Lowe tweaked his tactics during a difficult pre-season that underlined the need for reinforcements following the departures of the influential Daniel Johnson, Álvaro Fernández and the on-loan Tom Cannon. The club shifted their transfer strategy too, turning to the European market to sign Mads Frøkjær-Jensen from Odense, Osmajic from Cádiz and the on-loan Canada international Liam Millar from Basel. Will Keane has made an immediate impact on his return from Wigan, scoring four goals in five league appearances. In a league where half a dozen rivals benefit from parachute payments from the Premier League, it is imperative Preston get their recruitment right.

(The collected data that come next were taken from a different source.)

==> config.mk <==
export PLATFORM = sky130hd
export DESIGN_NAME = perf_counter_reader
export DESIGN_NICKNAME = d
export VERILOG_FILES = /design/src/rtl/perf_counter_reader.sv
export SDC_FILE = /design/constraint.sdc
export NUM_CORES = 1
export LEC_CHECK = 0
export CELL_PAD_IN_SITES_DETAIL_PLACEMENT = 1
export CELL_PAD_IN_SITES_GLOBAL_PLACEMENT = 1
export CORE_AREA = 2 2 156 158
export CTS_CLUSTER_SIZE = 8
export DETAILED_ROUTE_END_ITERATION = 6
export DIE_AREA = 0 0 158 160
export PLACE_DENSITY_LB_ADDON = 0.25
export SETUP_SLACK_MARGIN = 0.4
export SLEW_MARGIN = 10
export SYNTH_ARGS = -nofsm -noshare
export SYNTH_HDL_FRONTEND = slang
export SYNTH_SLANG_ARGS = --single-unit
==> constraint.sdc <==
create_clock -name clk -period 9.7 [get_ports clk]
set_input_delay 2.91 -clock clk [delete_from_list [all_inputs] [get_ports clk]]
set_output_delay 2.91 -clock clk [all_outputs]
set_load 0.02 [all_outputs]
==> src/rtl/perf_counter_reader.sv <==
// perf_counter_reader
// Request/response read port for the three 20-bit event counters.
// A SNAPSHOT copies all three live counters into shadow registers on one edge,
// so reads of the shadows always return values that belong together.
// Wrap-around of each live counter is detected every cycle and recorded in a
// sticky overflow bit. READ_OVF returns those bits and then clears them.
module perf_counter_reader #(
    parameter int CNT_W = 20
) (
    input  logic             clk,
    input  logic             reset,
    input  logic [CNT_W-1:0] instr_cnt,
    input  logic [CNT_W-1:0] mem_acc_cnt,
    input  logic [CNT_W-1:0] mem_corr_cnt,
    input  logic             req_valid,
    output logic             req_ready,
    input  logic [2:0]       req_op,
    output logic             resp_valid,
    input  logic             resp_ready,
    output logic [CNT_W-1:0] resp_data,
    output logic             resp_err
);

    typedef enum logic {
        IDLE = 1'b0,
        RESP = 1'b1
    } state_t;

    localparam logic [2:0] OP_RD_INSTR = 3'd0;
    localparam logic [2:0] OP_RD_ACC   = 3'd1;
    localparam logic [2:0] OP_RD_CORR  = 3'd2;
    localparam logic [2:0] OP_SNAPSHOT = 3'd3;
    localparam logic [2:0] OP_READ_OVF = 3'd4;

    state_t           state_q, state_d;
    logic [CNT_W-1:0] resp_data_q, resp_data_d;
    logic             resp_err_q, resp_err_d;
    logic [CNT_W-1:0] sh_instr_q, sh_instr_d;
    logic [CNT_W-1:0] sh_acc_q, sh_acc_d;
    logic [CNT_W-1:0] sh_corr_q, sh_corr_d;
    logic [2:0]       ovf_q, ovf_d;
    logic [CNT_W-1:0] prev_instr_q, prev_acc_q, prev_corr_q;
    logic [2:0]       wrap;
    logic             accept;

    // A wrap is the step from all-ones straight to zero, seen against last cycle's value.
    always_comb begin
        wrap[0] = (prev_instr_q == {CNT_W{1'b1}}) && (instr_cnt    == '0);
        wrap[1] = (prev_acc_q   == {CNT_W{1'b1}}) && (mem_acc_cnt  == '0);
        wrap[2] = (prev_corr_q  == {CNT_W{1'b1}}) && (mem_corr_cnt == '0);
    end

    assign accept     = (state_q == IDLE) && req_valid;
    assign req_ready  = (state_q == IDLE);
    assign resp_valid = (state_q == RESP);
    assign resp_data  = resp_data_q;
    assign resp_err   = resp_err_q;

    // Next state: execute the op on the accept edge, hold the response until it is taken.
    always_comb begin
        state_d     = state_q;
        resp_data_d = resp_data_q;
        resp_err_d  = resp_err_q;
        sh_instr_d  = sh_instr_q;
        sh_acc_d    = sh_acc_q;
        sh_corr_d   = sh_corr_q;
        ovf_d       = ovf_q | wrap;
        case (state_q)
            IDLE: begin
                if (accept) begin
                    state_d     = RESP;
                    resp_data_d = '0;
                    resp_err_d  = 1'b0;
                    case (req_op)
                        OP_RD_INSTR: resp_data_d = sh_instr_q;
                        OP_RD_ACC:   resp_data_d = sh_acc_q;
                        OP_RD_CORR:  resp_data_d = sh_corr_q;
                        OP_SNAPSHOT: begin
                            sh_instr_d = instr_cnt;
                            sh_acc_d   = mem_acc_cnt;
                            sh_corr_d  = mem_corr_cnt;
                        end
                        OP_READ_OVF: begin
                            // Return the flags as they were, but keep any wrap landing on this edge.
                            resp_data_d = {{(CNT_W-3){1'b0}}, ovf_q};
                            ovf_d       = wrap;
                        end
                        default: resp_err_d = 1'b1;
                    endcase
                end
            end
            RESP: begin
                if (resp_ready) begin
                    state_d = IDLE;
                end
            end
            default: state_d = IDLE;
        endcase
    end

    // State, shadow, overflow and previous-value registers.
    always_ff @(posedge clk or posedge reset) begin
        if (reset) begin
            state_q      <= IDLE;
            resp_data_q  <= '0;
            resp_err_q   <= 1'b0;
            sh_instr_q   <= '0;
            sh_acc_q     <= '0;
            sh_corr_q    <= '0;
            ovf_q        <= '0;
            prev_instr_q <= '0;
            prev_acc_q   <= '0;
            prev_corr_q  <= '0;
        end else begin
            state_q      <= state_d;
            resp_data_q  <= resp_data_d;
            resp_err_q   <= resp_err_d;
            sh_instr_q   <= sh_instr_d;
            sh_acc_q     <= sh_acc_d;
            sh_corr_q    <= sh_corr_d;
            ovf_q        <= ovf_d;
            prev_instr_q <= instr_cnt;
            prev_acc_q   <= mem_acc_cnt;
            prev_corr_q  <= mem_corr_cnt;
        end
    end

endmodule

* After elaboration in Yosys (flattened, before gate mapping)
Index checks and enable logic that the tools add are counted.
** Cells by class
- Reductions and logical operators :: 11
- Bitwise operators :: 2
- Mux-type cells :: 8
- Equality and inequality tests :: 7
** Operators by type and width (count)
- case mux 20 bit (4 select lines) :: 1
- == test 20 bit (second input constant) :: 3
- zero test 20 bit :: 3
- two-way mux 3 bit :: 3
- == test 3 x 2 -> 1 bit (second input constant) :: 2
- OR reduction 5 bit :: 1
- logical AND 1 bit :: 4
- == test 3 x 1 -> 1 bit (second input constant) :: 1
- == test 3 bit (second input constant) :: 1
- zero test 3 bit :: 1
- two-way mux 1 bit :: 3
- OR 3 bit :: 1
- AND reduction 3 bit :: 1
- case mux 1 bit (2 select lines) :: 1
- AND reduction 2 bit :: 1
- inverter 1 bit :: 1
** Word-level totals
- Register bits after elaboration :: 145

* Longest topological paths before layout
Gate-level depths: netlist of run 1.
- Depth in word-level cells :: 6
- Mapped depth :: 7
- Gate-level depth less buffers :: 4

* Worst setup path before layout of run 1
No wires, ideal clock.
- Path kind :: in2reg
- Start point :: in mem_acc_cnt[11]
- End point :: reg ovf_q[1]
- Required time :: 9.597 ns
- Arrival :: 4.214 ns
- Cell stages on the path :: 3
- Library setup time :: 0.103 ns
- Slack :: 5.382 ns
- Cells stage by stage :: or4_1 -> or4_1 -> o41ai_2
** On the way
- Word-level cells in the longest chain between the ends :: 6
** Ends and longest elaborated chain
- start, declared :: line 13 : input logic [CNT_W-1:0] mem_acc_cnt,
- zero test 20 bit * :: line 49 : wrap[1] = (prev_acc_q == {CNT_W{1'b1}}) && (mem_acc_cnt == '0);
- logical AND 1 bit * :: line 49
- OR 3 bit :: line 67 : ovf_d = ovf_q | wrap;
- two-way mux 3 bit :: line 74 : case (req_op)
- two-way mux 3 bit :: line 70 : if (accept) begin
- two-way mux 3 bit * :: line 68 : case (state_q)
- via ovf_d[1] :: line 41 : logic [2:0] ovf_q, ovf_d;
- end signal, assigned :: line 121 : ovf_q <= ovf_d;
- end, declared :: line 41
The timed path passes the listed nets; every way through them passes the cells marked *.
A chain may end at the register's enable or synchronous reset.

* Worst setup path in the final report of run 1
- Start point :: in req_valid
- End point :: reg sh_instr_q[15]
** On the way
- Word-level cells in the longest chain between the ends :: 2
** Ends and longest elaborated chain
- start, declared :: line 15 : input logic req_valid,
- logical AND 1 bit :: line 53 : assign accept = (state_q == IDLE) && req_valid;
- AND reduction 3 bit (no line)
- end signal, assigned :: line 118 : sh_instr_q <= sh_instr_d;
- end, declared :: line 38 : logic [CNT_W-1:0] sh_instr_q, sh_instr_d;
No other way between the ends.

==> results of run 1 <==
-- routing by layer --
layer	track usage (%)	part of all wire (%)	vias up
met5	0	0	-
met4	4.05	1.1	0
met3	3.15	4.1	13
met2	19.4	47	73
met1	16.6	47	1741
li1	-	-	1540
-- area by class of cell --
| type | count | area (µm²) | share of cell area, % |
|---|---|---|---|
| repair buffers | 94 | 928 | 12.9 |
| inverters | 2 | 12.5 | 0.174 |
| clock inverters | 11 | 138 | 1.91 |
| flip-flops and latches | 145 | 3630 | 50.3 |
| well taps | 324 | 405 | 5.62 |
| clock buffers | 20 | 457 | 6.33 |
| multi-input cells | 205 | 1640 | 22.8 |
-- where the power goes --
| group | internal (mW) | switching [mW] | leakage [nW] | total (mW) |
|---|---|---|---|---|
| sequential | 0.707 | 0.0595 | 1.77 | 0.767 |
| combinational | 0.135 | 0.112 | 0.929 | 0.246 |
| clock | 0.414 | 0.245 | 0.299 | 0.659 |
| total | 1.26 | 0.416 | 2.99 | 1.67 |
-- cells in the final DEF, fill, tap and decap left out, types with 3 or more instances in the layout --
master / count
sky130_fd_sc_hd__or4_1: 4
sky130_fd_sc_hd__clkbuf_16: 17
sky130_fd_sc_hd__nor2b_1: 4
sky130_fd_sc_hd__nand2_1: 26
sky130_fd_sc_hd__dfrtp_1: 145
sky130_fd_sc_hd__clkinv_2: 6
sky130_fd_sc_hd__nand4_1: 16
sky130_fd_sc_hd__nor4_1: 12
sky130_fd_sc_hd__mux2_2: 60
sky130_fd_sc_hd__a21oi_1: 6
sky130_fd_sc_hd__o21ai_0: 18
sky130_fd_sc_hd__nor2_1: 5
sky130_fd_sc_hd__bufinv_16: 3
sky130_fd_sc_hd__mux2i_1: 20
sky130_fd_sc_hd__or2_2: 3
sky130_fd_sc_hd__clkdlybuf4s50_1: 89
sky130_fd_sc_hd__a21o_1: 3
sky130_fd_sc_hd__a22o_1: 18
sky130_fd_sc_hd__buf_4: 5
-- logic make-up (layout without fill, tap and decap cells) --
family	after synthesis	after routing	share of synthesized area (%)
multiplexers	80	80	16.4
buffers and inverters	19	127	1.50
AO/OA/AOI/OAI	48	48	6.39
flip-flops	145	145	67.9
AND/OR/NAND/NOR	77	77	7.84
-- flip-flops by register name, summed over array words and instances (netlist names) --
| name | cells |
|---|---|
| prev_acc_q | 20 |
| prev_corr_q | 20 |
| prev_instr_q | 20 |
| resp_data | 20 |
| sh_acc_q | 20 |
| sh_corr_q | 20 |
| sh_instr_q | 20 |
| ovf_q | 3 |
| resp_err | 1 |
| resp_valid | 1 |
-- path summary, 6_finish.rpt --
check                      slack, ns             end       start  cells past startpoint
max in group asynchronous       5.30    sh_corr_q[0]       reset                      3
max                             4.73  sh_instr_q[15]   req_valid                      5
min                             0.49        ovf_q[0]    ovf_q[0]                      2
max reg2reg                     7.22  sh_instr_q[15]  resp_valid                      5
min reg2reg                     0.49        ovf_q[0]    ovf_q[0]                      2
min in group asynchronous       2.97  prev_corr_q[4]       reset                      2
-- critical path, stage by stage --
cell	delay (ns)
sky130_fd_sc_hd__clkdlybuf4s50_1	0.48
sky130_fd_sc_hd__nand2_1	0.54
sky130_fd_sc_hd__nor3_2	0.41
sky130_fd_sc_hd__buf_4	0.50
sky130_fd_sc_hd__mux2_2	0.40
-- per-stage QoR --
stage	utilization (%)	instance area, µm²
4_1_cts	30.3	7210
3_5_place_dp	27.8	6620
3_3_place_gp	27.8	6620
5_1_grt	30.3	7210
6_report	30.3	7210
2_1_floorplan	-	5350
==> reports/summary.md, run 1 <==
Summed over all nets, the half-perimeter wirelength after detailed placement is 10900 µm. sky130_fd_sc_hd__dfrtp_1 is the most common cell in the netlist. The area growth from synthesis to layout came out at 34.9%. In the final routed layout, each cell accounts on average for 18.2 µm. The tools report the overall die area as 25300 µm². In the post-synthesis netlist, the biggest area contributors are sky130_fd_sc_hd__dfrtp_1 (68%), sky130_fd_sc_hd__mux2_2 (13%), sky130_fd_sc_hd__mux2i_1 (3.7%).

After clock tree synthesis, the flow added hold-fix buffers numbering 0. In this run, CTS created clock tree buffers numbering 17. Entering global routing, the biggest net connects 74 pins. The filler cells instantiated in the layout total 2588. The ratio of cells with drive above 1 in the final layout was 21.6%; the number of enable flip-flop cells after synthesis was 0.

The number of top-level pins is 90, and the area fraction of the dominant cell type after synthesis is 67.9%. The net count after synthesis came out at 436. The yosys synthesis warning count was 0. The critical setup path kind was in2reg.

The run gives 0.748 as the routability-driven placement congestion ratio. The number of setup violations in the final report is 0. The total power consumption of the routed design was 1.67 mW. The number of gates resized after CTS was 0. The flow ran to the end, and the final reports show no timing, DRC or antenna violations. The number of standard cells after synthesis is 369. The final hold violation count came out at 0.

Initial antenna violation count: 0. The routed design has 14600 µm of wire. The proportion of synthesized flip-flops having asynchronous set or reset is 100%, and the initial standard-cell utilization of the core is 22.4%. The row count is 57, and the number of instances in the placed design is 770. The final-layout worst hold slack is 0.490 ns. STA classifies the critical path startpoint as a primary input. The detailed router placed 3367 vias in this run. For this run, the post-layout net count is 532.

The tools report the worst path required time as 10.00 ns. In this run the tool buffered the top-level ports with 89 buffer cells. The most used flip-flop cell after synthesis is sky130_fd_sc_hd__dfrtp_1. The mapped netlist covers 5350 µm².

The aggregate global routing overflow came out at 0. In this run the worst hold path is classified as reg2reg. Before CTS, the worst setup slack after placement is 4.30 ns. After synthesis, flip-flops and latches occupy 67.9% of the total area. The kind of end point of the critical path was a register. For the data arrival at the endpoint of the critical path, the log shows 5.27 ns. Power spread over the standard cell area amounts to 232 nW/µm². The final worst setup slack was 4.73 ns; the number of global-route vias before repair was 3876.

The number of antenna diodes in the final layout is 0. Number of buffers inserted to repair setup after CTS: 0. Of all nets on the critical path, the largest fanout is 40. The die outline width is 158 µm. Max-cap violations in this run came to 0. The tree built by TritonCTS fans out to 145 sinks. Excluding fillers, the count of instances in the completed layout stands at 801. TritonCTS built the clock tree. The longest clock path from root to sink contains 2 buffers. After clock tree synthesis, the clock-pin slew on the worst setup and hold paths is 0.06 ns. The total area inside the core boundary comes to 23800 µm².

The mean number of vias per cell works out to 4.20. Across the VDD grid, the largest voltage drop is 90.3 µV. The tools report the H-tree depth as 4.

The detailed router finished its first iteration with 125 violations. Setup repair after global routing left no endpoint under its margin. The die is 160 µm tall.

Static timing analysis puts the maximum clock frequency at 0.201 GHz. The remaining number of nets flagged by the antenna check after routing was 0; the final clock skew was 0.00616 ns. Period utilization: 51.3%. The number of max-slew violations in the final report was 0; the total iterations of the first detailed-routing run was 4. Ranked by instance count, the synthesized netlist is headed by sky130_fd_sc_hd__dfrtp_1 (145), sky130_fd_sc_hd__mux2_2 (60), sky130_fd_sc_hd__nand2_1 (26). The pin slew with the least headroom to its limit was 0.991 ns; the final critical delay including setup and external delays was 4.97 ns. The first global-routing pass estimated 22700 µm of wire. The accumulated negative setup slack is 0 ns, and the distinct cell type count after synthesis is 25. The synthesized design contains 145 register bits.

The tree is rooted in a sky130_fd_sc_hd__clkbuf_16. For the overall global routing resource usage, the log shows 12.3%. In the routed design, unresolved DRC markers number 0.

The average cell area after synthesis was 14.5 µm²; the static leakage was 2.99 nW. Headroom to the max-slew limit came out at 33.6%. Clock latency on the worst-skew pair, taken at its later pin, is 0.42 ns.

The largest area contributor in the synthesized netlist is sky130_fd_sc_hd__dfrtp_1.
(Power assumes the default switching activity.)
[src/rtl/mips_pkg.sv]
// Shared MIPS-side definitions: instruction word width, imem geometry and
// the state encoding of the imem loader FSM.
package mips_pkg;

  localparam int IMEM_ADDR_W = 6;
  localparam int WORD_W      = 32;

  typedef enum logic [1:0] {
    ST_IDLE  = 2'd0,
    ST_RECV  = 2'd1,
    ST_WRITE = 2'd2,
    ST_DONE  = 2'd3
  } loader_state_t;

endpackage

[src/rtl/byte_packer.sv]
// Packs a big-endian byte stream into 32-bit words. The first byte lands in [31:24].
// full flags the byte that completes a word, so the caller can act on the same edge.
module byte_packer
  import mips_pkg::*;
(
  input  logic              clk,
  input  logic              reset,
  input  logic              clr,
  input  logic              shift_en,
  input  logic [7:0]        byte_in,
  output logic [WORD_W-1:0] word_out,
  output logic              full
);

  logic [1:0]        byte_cnt;
  logic [WORD_W-1:0] shreg;

  // NOTE: sequential state uses non-blocking assignments only, so every
  // register samples the pre-edge values of its neighbours.
  always_ff @(posedge clk) begin
    if (reset || clr) begin
      byte_cnt <= '0;
      shreg    <= '0;
    end else if (shift_en) begin
      shreg    <= {shreg[WORD_W-9:0], byte_in};
      byte_cnt <= byte_cnt + 2'd1;
    end
  end

  assign word_out = shreg;
  assign full     = shift_en && (byte_cnt == 2'd3);

endmodule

Preston’s Mads Frokjaer-Jensen (right) competing with Stoke’s Ki-Jana Hoever
Mads Frøkjær-Jensen (right) signed from Odense in the summer. Photograph: Andrew Kearns/CameraSport/Getty Images

The manager admits: “We have a budget and a structure that we have to stick to and that’s fine, I’ve never complained about that. Are there bigger clubs out there who can pay more money? Of course there is. Does that necessarily mean they are going to be better than you? No, it doesn’t. It’s about whoever wants it most. I would go to war with all my players because I know they will put it all out there. We may lack quality at times but we definitely won’t lack effort, determination and desire.

“It depends how you look at it. Someone might have a fear of going to Leeds because all their players are on X, Y, Z and the stadium is bouncing, but some people might have a fear of coming to Preston North End and Deepdale as well. We relish the opportunity of playing against those big teams with big budgets. I’m not going to lie, when you beat those teams it feels good. They might be a big club, or a so-called big club, but they are in our league and they are competing with us now. I’m not being disrespectful to them but they are there for a reason. The parachute payments and the budgets they have are tough to deal with but we can’t do anything about it.”

Saturday brings Lowe into confrontation not only with his former club for the first time since resigning to take the Preston job in December 2021 but also against one of his closest friends, the Plymouth manager, Steven Schumacher. It was Lowe who took his fellow Liverpudlian to Plymouth as assistant manager and tried to lure him to Deepdale in the same role before Schumacher succeeded him at Home Park, guiding Argyle to promotion last season. The pair speak several times a week.

“He was always going to be a manager because he was very skilled at what he did. He has done fantastically well,” says Lowe. “We are best of mates and a 90 minute game is not going to get in the way of our 15-year friendship. He wants to beat me and I want to beat him, simple as that. I have big affection for Plymouth. It was disappointing how I left, if you could turn it back it would be different, but going from one fantastic football club to another fantastic football club that you can’t turn down was the reason I left.”